**What you have to do**
Show all lines below holding the string "counts".

**Data for review**

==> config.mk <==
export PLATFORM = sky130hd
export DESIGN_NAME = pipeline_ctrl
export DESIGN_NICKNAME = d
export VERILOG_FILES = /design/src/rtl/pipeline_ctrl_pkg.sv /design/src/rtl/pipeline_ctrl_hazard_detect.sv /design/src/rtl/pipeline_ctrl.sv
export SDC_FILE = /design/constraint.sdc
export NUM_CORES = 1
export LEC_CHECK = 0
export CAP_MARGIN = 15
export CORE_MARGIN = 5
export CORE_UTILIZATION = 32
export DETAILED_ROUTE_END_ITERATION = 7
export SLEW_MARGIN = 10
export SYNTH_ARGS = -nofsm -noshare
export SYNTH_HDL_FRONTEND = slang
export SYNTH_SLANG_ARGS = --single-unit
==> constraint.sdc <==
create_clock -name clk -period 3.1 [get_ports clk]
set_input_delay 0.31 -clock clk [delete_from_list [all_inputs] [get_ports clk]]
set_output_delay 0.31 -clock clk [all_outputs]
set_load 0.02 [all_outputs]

--

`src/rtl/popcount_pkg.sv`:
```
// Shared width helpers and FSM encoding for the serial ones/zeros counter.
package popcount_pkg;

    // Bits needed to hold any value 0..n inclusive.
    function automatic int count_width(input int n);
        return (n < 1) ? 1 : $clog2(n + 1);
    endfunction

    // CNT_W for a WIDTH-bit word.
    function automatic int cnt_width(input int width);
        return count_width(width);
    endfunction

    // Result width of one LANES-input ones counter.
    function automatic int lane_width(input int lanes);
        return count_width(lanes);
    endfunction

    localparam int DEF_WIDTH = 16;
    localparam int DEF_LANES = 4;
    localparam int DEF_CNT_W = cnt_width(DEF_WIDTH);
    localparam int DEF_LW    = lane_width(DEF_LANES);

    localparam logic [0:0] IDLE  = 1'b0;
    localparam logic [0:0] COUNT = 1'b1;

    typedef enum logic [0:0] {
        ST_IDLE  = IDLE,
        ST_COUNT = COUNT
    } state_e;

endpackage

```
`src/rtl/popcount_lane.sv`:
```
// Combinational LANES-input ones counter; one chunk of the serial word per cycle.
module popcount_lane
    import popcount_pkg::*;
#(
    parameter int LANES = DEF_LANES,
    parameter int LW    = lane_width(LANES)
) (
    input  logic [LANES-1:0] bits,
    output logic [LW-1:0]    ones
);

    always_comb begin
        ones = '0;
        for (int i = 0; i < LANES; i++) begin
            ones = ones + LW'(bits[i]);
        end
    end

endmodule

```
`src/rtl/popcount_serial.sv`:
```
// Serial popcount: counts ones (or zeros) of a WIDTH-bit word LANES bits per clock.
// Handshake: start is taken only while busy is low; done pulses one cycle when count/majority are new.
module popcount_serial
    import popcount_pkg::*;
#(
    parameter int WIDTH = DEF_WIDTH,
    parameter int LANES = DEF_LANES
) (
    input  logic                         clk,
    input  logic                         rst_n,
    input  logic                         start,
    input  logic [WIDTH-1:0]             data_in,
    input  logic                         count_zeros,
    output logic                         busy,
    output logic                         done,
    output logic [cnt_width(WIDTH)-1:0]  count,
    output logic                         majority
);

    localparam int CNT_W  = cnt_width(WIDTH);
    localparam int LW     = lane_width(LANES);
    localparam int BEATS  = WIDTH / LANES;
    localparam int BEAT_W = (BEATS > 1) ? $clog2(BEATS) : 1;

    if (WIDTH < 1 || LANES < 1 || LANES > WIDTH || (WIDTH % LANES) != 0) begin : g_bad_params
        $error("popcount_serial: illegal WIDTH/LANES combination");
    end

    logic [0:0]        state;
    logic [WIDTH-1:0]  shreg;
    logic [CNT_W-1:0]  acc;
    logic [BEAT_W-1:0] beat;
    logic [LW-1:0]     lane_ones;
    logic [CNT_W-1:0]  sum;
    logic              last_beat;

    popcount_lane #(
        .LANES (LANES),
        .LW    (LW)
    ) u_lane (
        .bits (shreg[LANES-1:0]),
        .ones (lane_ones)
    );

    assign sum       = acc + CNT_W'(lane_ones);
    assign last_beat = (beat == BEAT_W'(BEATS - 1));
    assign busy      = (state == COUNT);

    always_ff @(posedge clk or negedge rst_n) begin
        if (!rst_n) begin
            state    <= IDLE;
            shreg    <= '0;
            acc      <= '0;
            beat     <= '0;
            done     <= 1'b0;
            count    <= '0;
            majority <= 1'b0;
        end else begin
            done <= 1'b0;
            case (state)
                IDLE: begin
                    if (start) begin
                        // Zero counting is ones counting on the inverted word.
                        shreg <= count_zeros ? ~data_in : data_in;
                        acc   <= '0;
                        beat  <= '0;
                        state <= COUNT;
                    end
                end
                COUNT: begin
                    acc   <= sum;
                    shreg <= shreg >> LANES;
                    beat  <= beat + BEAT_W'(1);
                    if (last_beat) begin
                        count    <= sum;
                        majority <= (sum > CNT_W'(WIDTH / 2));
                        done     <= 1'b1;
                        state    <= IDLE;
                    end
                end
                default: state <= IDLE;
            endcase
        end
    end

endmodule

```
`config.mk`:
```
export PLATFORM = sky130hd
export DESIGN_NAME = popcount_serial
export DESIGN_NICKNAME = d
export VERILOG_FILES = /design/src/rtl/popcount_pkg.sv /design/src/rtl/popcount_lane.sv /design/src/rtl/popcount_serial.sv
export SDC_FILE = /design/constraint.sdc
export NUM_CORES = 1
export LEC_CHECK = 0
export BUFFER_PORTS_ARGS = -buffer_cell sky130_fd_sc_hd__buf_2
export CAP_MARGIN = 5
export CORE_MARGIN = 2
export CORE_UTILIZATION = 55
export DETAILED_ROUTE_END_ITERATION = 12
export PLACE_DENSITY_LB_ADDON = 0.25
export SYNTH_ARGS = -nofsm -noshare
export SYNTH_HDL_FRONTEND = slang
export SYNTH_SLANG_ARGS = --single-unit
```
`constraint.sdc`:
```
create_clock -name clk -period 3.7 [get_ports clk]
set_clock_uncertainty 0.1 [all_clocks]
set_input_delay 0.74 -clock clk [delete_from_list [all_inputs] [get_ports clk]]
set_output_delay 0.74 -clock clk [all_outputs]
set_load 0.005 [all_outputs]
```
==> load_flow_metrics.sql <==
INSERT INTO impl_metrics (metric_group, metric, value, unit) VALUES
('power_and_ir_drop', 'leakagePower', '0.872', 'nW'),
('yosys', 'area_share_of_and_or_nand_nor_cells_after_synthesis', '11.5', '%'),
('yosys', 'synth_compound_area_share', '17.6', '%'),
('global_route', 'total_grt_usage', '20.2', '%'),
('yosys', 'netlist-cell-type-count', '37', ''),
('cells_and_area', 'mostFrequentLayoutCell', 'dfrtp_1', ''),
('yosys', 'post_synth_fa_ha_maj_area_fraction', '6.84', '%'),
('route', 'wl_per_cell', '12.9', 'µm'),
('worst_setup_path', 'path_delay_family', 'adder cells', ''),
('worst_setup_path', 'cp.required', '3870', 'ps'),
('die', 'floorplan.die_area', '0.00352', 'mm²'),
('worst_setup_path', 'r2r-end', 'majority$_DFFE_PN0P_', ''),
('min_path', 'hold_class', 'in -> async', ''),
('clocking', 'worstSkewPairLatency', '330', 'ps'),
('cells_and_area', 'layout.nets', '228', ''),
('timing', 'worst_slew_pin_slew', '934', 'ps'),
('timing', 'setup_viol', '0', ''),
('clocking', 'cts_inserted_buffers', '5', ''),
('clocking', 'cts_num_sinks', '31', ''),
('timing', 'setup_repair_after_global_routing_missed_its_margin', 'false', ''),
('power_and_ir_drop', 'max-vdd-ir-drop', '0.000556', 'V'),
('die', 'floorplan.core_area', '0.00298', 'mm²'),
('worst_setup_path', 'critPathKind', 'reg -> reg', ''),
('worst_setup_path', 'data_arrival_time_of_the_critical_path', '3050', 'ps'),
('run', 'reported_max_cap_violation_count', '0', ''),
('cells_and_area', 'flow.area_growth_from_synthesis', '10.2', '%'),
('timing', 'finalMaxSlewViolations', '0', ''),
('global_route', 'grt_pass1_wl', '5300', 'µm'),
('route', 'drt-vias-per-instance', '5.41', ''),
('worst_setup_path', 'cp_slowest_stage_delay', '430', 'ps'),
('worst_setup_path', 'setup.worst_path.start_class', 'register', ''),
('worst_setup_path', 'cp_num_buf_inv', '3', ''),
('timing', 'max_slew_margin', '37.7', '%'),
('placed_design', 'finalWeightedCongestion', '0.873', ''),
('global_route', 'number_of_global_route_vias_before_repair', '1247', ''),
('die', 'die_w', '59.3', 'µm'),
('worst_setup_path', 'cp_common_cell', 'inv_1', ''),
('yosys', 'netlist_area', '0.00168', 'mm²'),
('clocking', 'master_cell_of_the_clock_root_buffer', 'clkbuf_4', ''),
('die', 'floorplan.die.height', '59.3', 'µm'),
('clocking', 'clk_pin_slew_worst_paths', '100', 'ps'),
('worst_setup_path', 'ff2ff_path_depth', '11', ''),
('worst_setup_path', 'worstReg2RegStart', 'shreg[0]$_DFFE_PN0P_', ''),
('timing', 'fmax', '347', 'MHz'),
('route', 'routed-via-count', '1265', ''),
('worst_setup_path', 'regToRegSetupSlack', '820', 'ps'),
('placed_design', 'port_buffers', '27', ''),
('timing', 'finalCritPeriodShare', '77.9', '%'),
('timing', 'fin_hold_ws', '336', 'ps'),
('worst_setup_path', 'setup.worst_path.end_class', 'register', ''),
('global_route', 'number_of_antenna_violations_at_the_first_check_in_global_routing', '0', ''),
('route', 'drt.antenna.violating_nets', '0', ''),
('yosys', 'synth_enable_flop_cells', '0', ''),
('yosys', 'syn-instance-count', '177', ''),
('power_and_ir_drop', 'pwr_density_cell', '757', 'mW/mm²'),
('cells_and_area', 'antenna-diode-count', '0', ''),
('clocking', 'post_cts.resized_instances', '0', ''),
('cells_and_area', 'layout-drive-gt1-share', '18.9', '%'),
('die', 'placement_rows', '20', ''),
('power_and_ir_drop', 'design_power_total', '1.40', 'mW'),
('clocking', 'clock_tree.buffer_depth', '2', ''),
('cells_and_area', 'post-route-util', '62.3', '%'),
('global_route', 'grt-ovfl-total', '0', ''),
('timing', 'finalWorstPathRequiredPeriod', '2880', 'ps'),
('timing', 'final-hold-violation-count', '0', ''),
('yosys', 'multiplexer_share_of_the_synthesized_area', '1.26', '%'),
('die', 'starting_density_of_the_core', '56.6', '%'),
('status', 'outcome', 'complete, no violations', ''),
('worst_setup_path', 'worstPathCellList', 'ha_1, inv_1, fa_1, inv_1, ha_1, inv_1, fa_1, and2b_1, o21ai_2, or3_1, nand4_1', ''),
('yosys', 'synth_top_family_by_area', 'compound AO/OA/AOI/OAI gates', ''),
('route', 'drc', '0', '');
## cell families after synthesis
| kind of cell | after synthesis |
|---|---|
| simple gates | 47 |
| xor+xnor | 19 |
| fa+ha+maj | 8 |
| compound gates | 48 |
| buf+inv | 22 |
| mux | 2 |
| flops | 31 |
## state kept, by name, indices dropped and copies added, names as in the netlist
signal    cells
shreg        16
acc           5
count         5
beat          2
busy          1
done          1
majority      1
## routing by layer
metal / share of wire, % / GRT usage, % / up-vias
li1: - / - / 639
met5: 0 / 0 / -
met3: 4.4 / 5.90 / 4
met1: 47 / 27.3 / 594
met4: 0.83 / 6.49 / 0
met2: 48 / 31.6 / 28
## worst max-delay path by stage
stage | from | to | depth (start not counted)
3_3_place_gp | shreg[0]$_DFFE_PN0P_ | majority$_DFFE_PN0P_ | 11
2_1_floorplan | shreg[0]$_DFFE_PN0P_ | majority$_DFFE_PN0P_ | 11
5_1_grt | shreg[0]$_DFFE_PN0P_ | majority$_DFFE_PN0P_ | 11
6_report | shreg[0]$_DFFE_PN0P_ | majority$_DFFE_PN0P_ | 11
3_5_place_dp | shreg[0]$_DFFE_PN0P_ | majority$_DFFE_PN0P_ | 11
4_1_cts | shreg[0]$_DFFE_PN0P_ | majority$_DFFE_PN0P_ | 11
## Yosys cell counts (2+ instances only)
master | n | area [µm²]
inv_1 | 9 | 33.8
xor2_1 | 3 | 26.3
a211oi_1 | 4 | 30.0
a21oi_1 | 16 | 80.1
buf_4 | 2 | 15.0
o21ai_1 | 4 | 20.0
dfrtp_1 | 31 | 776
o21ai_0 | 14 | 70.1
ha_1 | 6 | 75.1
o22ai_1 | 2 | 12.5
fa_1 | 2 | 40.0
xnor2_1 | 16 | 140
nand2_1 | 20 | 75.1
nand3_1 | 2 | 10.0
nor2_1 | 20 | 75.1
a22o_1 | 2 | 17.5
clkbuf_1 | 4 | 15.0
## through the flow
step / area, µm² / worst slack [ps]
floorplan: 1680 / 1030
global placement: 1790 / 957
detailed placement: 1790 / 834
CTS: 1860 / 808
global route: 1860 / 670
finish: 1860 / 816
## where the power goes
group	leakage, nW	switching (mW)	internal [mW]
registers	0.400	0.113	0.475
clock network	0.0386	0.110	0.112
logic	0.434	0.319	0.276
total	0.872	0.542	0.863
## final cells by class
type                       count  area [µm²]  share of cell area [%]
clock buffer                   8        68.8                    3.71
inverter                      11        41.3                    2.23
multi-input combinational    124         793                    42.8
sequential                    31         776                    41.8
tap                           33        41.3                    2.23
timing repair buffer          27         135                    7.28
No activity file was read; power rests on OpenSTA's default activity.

--

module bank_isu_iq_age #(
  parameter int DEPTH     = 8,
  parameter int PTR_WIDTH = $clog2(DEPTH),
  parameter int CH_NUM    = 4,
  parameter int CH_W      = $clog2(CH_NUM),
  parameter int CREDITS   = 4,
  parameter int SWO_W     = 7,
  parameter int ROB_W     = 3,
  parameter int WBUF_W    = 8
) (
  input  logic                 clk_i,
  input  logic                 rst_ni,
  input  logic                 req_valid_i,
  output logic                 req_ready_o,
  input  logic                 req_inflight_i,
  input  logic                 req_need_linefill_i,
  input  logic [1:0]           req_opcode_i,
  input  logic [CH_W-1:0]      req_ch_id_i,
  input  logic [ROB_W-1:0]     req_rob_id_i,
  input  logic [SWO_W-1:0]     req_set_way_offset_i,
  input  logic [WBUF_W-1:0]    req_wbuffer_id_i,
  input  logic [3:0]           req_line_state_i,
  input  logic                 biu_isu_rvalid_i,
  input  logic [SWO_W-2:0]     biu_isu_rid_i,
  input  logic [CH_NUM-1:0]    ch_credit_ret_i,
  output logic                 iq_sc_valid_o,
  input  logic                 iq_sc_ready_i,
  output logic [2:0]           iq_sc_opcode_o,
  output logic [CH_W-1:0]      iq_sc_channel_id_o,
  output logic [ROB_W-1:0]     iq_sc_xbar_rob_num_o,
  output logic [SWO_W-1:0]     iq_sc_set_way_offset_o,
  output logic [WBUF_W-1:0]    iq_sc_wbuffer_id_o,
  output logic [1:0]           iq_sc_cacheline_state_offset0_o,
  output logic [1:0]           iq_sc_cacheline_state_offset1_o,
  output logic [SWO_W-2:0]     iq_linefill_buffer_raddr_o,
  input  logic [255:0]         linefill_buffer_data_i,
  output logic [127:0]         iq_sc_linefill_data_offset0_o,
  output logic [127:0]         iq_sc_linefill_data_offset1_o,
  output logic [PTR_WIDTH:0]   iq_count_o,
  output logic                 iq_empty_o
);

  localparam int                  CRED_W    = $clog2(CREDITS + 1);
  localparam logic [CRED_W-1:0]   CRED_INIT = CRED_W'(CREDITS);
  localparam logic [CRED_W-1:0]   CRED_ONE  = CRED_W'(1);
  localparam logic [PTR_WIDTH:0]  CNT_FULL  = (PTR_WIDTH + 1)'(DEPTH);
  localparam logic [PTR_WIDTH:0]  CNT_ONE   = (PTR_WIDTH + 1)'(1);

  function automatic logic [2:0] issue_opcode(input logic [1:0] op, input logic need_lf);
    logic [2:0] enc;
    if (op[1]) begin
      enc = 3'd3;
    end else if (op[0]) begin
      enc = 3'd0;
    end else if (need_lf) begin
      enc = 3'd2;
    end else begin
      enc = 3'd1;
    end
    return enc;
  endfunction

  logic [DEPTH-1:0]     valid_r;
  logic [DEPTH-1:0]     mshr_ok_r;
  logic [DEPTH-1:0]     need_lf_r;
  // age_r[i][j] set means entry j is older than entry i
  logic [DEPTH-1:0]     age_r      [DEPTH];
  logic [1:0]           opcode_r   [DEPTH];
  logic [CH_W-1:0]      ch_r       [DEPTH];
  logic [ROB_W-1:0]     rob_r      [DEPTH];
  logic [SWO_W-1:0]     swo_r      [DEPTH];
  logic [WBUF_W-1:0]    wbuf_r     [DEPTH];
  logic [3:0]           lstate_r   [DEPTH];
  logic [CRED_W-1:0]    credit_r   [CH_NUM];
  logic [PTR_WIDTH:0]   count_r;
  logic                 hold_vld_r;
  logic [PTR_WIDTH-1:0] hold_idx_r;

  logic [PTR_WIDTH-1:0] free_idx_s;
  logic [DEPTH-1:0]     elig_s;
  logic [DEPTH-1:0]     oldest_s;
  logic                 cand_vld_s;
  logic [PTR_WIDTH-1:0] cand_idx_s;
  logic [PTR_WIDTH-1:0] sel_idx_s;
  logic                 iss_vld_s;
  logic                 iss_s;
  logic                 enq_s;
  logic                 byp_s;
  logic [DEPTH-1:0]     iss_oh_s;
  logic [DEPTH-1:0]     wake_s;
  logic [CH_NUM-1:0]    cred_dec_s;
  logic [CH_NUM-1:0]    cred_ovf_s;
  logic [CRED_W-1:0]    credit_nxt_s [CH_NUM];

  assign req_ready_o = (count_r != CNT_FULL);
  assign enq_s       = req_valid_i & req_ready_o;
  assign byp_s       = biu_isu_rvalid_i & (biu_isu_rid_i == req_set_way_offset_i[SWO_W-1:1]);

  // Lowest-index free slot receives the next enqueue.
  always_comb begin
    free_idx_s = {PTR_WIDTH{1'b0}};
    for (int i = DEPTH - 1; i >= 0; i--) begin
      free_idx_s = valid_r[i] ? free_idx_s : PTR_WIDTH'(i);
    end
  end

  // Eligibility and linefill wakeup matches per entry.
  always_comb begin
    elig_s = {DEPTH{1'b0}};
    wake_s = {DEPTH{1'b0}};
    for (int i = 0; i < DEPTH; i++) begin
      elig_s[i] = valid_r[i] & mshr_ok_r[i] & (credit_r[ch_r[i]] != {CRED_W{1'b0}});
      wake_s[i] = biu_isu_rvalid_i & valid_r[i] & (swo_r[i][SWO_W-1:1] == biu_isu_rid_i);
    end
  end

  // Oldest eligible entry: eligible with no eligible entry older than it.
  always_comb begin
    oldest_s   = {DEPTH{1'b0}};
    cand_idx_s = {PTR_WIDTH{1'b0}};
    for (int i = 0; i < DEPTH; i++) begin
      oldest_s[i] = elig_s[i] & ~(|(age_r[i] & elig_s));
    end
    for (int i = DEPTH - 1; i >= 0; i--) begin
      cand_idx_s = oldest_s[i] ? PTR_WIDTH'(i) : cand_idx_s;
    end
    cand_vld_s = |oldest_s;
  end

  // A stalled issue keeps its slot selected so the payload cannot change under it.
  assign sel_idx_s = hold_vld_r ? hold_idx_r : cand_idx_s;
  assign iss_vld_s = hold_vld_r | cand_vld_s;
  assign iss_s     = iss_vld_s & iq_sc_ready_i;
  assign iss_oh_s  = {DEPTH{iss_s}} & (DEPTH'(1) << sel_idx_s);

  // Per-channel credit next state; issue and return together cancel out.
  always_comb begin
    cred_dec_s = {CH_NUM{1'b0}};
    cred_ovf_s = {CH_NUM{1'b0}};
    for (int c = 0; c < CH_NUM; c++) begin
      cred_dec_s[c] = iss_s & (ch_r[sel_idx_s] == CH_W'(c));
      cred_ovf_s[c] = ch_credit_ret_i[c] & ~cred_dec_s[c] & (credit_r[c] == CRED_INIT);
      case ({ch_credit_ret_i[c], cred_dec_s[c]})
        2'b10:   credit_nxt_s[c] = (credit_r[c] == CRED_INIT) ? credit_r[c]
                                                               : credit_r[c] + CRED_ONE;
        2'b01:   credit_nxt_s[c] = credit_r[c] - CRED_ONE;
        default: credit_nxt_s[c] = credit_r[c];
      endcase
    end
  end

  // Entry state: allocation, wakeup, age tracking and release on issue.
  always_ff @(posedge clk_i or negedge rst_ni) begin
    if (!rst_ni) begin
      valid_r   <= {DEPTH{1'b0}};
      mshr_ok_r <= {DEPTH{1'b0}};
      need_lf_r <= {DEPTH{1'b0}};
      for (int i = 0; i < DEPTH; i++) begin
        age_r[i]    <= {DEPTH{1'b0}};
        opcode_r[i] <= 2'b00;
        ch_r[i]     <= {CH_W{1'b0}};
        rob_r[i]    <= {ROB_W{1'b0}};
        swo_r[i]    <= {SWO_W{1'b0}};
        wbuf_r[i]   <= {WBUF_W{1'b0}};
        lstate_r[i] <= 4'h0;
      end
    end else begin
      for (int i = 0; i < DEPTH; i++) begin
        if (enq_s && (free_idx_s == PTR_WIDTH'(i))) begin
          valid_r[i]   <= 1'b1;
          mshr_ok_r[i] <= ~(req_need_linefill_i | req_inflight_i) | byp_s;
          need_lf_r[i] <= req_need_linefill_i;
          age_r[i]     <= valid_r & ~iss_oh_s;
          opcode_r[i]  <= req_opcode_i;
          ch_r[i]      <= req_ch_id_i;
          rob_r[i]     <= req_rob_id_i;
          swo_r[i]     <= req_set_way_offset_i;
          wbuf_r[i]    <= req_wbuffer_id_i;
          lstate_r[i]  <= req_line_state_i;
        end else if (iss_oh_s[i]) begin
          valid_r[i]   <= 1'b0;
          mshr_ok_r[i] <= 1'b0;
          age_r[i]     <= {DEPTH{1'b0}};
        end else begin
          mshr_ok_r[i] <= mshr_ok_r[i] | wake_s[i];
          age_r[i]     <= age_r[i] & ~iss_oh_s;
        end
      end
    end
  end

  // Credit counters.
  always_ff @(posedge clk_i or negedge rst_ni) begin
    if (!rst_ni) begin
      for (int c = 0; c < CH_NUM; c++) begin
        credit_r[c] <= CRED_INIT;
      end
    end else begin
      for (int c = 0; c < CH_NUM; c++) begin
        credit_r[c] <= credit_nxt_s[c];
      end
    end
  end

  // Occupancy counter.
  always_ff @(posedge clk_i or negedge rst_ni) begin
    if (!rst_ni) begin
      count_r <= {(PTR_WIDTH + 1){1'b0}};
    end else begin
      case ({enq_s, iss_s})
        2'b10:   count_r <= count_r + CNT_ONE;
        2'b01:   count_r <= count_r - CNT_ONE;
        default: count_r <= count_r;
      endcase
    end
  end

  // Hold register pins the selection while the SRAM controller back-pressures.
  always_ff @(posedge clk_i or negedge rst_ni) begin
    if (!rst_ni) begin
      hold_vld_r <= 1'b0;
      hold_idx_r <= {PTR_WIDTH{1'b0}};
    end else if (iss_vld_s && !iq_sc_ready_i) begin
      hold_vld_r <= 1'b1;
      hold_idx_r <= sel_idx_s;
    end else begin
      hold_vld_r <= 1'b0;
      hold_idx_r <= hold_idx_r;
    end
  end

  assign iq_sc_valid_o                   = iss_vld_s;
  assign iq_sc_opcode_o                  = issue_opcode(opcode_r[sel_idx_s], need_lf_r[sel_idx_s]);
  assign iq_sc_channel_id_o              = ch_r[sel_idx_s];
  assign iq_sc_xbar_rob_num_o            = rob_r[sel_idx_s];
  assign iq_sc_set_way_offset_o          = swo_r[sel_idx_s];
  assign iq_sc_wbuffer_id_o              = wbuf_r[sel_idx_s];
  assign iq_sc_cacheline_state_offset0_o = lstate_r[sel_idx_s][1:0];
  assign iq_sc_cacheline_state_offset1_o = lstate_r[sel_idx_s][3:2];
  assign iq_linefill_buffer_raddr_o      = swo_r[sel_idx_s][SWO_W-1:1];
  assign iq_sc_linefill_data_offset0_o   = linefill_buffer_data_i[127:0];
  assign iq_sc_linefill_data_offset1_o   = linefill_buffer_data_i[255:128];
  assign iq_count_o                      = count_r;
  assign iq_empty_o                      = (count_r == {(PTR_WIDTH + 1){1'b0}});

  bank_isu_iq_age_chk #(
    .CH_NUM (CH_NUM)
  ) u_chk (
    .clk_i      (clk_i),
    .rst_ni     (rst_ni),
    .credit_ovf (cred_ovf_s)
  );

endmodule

**Answer**
// Serial popcount: counts ones (or zeros) of a WIDTH-bit word LANES bits per clock.
## Yosys cell counts (2+ instances only)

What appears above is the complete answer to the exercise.